The cast sang a song from the show. They did it. And they brought it. Because they were and are professionals. And the very pillars of the Dorothy Chandler Pavilion reverberated down to the parking lot. It was breathtaking.
And I had just been complicit in the remaking of a scene for the millionth time: black bodies and voices entertaining white audiences, an institution raising money on the backs and voices of black bodies.
I was too mortified to apologize to our writer and to our cast, none of whom, I should add, expressed even an iota of discomfort. They were professionals, and they shone. And come to think of it, they'd probably all become accustomed to this scene. "It's just how theater works," they might have thought with a shrug of their shoulders. Or maybe they seethed inside, for the millionth time, when all they were trying to do is workshop a new musical.
Well, I apologize sincerely now to our writer and those actors. I wish I had had the courage to put my foot down. It is not how theater should work.
I quit the American theater on Valentine's Day 2016, so I've been out more than four years now. And honestly I don't plan to return, which is why I can write with such candor.
The heart of the problem, my friends, is with the non-profit structure, which is capitalism on steroids. Who are the bosses ultimately in an American institutional theater? The board of directors. Who are the board of directors? For the most part, those members of the community not with the strongest attachment to the art form but those with the deepest pockets. Often they're really not members of the community. They often just drop in. They are sometimes mere tourists.
It's no wonder that that board meeting was held in the Dorothy Chandler Pavilion. The theater, like most American theaters, had built its board of directors on the old opera model: You get the richest folks together, offer them galas and house seats and receptions and private recitals and showings (for which artists often don't get paid extra, mind you), you pamper them and make them feel more special and entitled than they already do, and then they'll write you big checks to support the kind of art they like, the kind of art they can bring their kids and grandkids to. AND they--not the artists, not the community--get to hire the institution's leadership.
It is a rotten model. Rotten to the core. How can any artistic institution claim to be working for and in the community with that model?
It's got to be torn down. It's got to be reinvented. And I have no idea what the next model will be. I really don't. And no, honestly I don't think government is the solution frankly. Some of the most bloated, self-satisfied, decadent theater I've ever seen was in Germany, where it was almost fully government-funded. Lots of bells and whistles and provocations and completely soul-dead.
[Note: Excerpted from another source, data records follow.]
Source: an optimization exercise on an open RTL-to-GDS flow (aim: small area, a short achievable clock period and few clock cycles per item). Production flows keep margins and buffers that such runs may drop. In this exercise RTL edits were held to simulation tests only and were not proved equivalent to the original. No activity file was given, so power comes from the tool's default toggle rates.

// dadda_mul
module dadda_mul
(
    input  logic        clk,
    input  logic        rst_n,
    input  logic        in_valid,
    input  logic        mode,
    input  logic [15:0] a,
    input  logic [15:0] b,
    output logic        out_valid,
    output logic [15:0] hi,
    output logic [15:0] lo
);
Size: ~1200 cells after synthesis, about 260 flip-flops, about 69 I/O pins, roughly 0.012 mm^2 of cells after synthesis.
==> flow/config.mk <==
export PLATFORM = sky130hd
export DESIGN_NAME = dadda_mul
export DESIGN_NICKNAME = dadda_mul
export VERILOG_FILES = /design/flow/design.v
export SDC_FILE = /design/flow/constraint.sdc
export NUM_CORES = 4
export LEC_CHECK = 0
export ABC_AREA = 1
export CAP_MARGIN = 20
export CORE_MARGIN = 2
export CORE_UTILIZATION = 40
export CTS_CLUSTER_DIAMETER = 150
export CTS_CLUSTER_SIZE = 30
export SETUP_SLACK_MARGIN = 2.15
export SLEW_MARGIN = 20
export SYNTH_HIERARCHICAL = 1
export SYNTH_MINIMUM_KEEP_SIZE = 0
==> flow/constraint.sdc <==
create_clock -name core_clock -period 4.0 [get_ports {clk}]
set_input_delay 0.8000 -clock core_clock [delete_from_list [all_inputs] [get_ports {clk}]]
set_output_delay 0.8000 -clock core_clock [all_outputs]
set_load 0.01 [all_outputs]
standard.sh (not shown) runs the stock make flow with config.mk's settings and CLKGATE_MAP_FILE= SYNTH_SCRIPT=/design/flow/synth_recipe.tcl, a recipe that flattens the netlist after the stock synthesis.
==> flow/flow/run.sh <==
#!/bin/bash
# Standard ORFS layout, except that the port buffers are plain buf_1 cells
# (the default choice is a slow delay-buffer cell).
set -euo pipefail
bash standard.sh BUFFER_PORTS_ARGS="-buffer_cell sky130_fd_sc_hd__buf_1" finish > standard.log 2>&1
Testbench counts at the start, summed over its fixed seeds: cycles 16,024, items 16,000.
I see amazing and galvanizing lists of demands recently being made and posted by theater artists of color. These are vital demands. But they don't address the central issue. As long as the ultimate bosses of an artistic institution remain the community's deepest pockets, nothing will change. Nothing. You'll be putting band-aids on a gaping wound. Sorry, but it's true.
So please figure something else out. Maybe for a few years you just avoid the institutions. You've already started. In the pandemic, so many of you are making amazing art without an institution. Find those who truly adore your work and ask them to fund it. Screw non-profit. Form a corporation and value your art art-making as a resource that profits you, your viewers/audience and your community. I have no idea.
But please don't return to a new version of the old. After the virus, after he's out of office, after police reform and nationwide conversations about race, after, after, after, begin something new. I can't wait to see what it is!”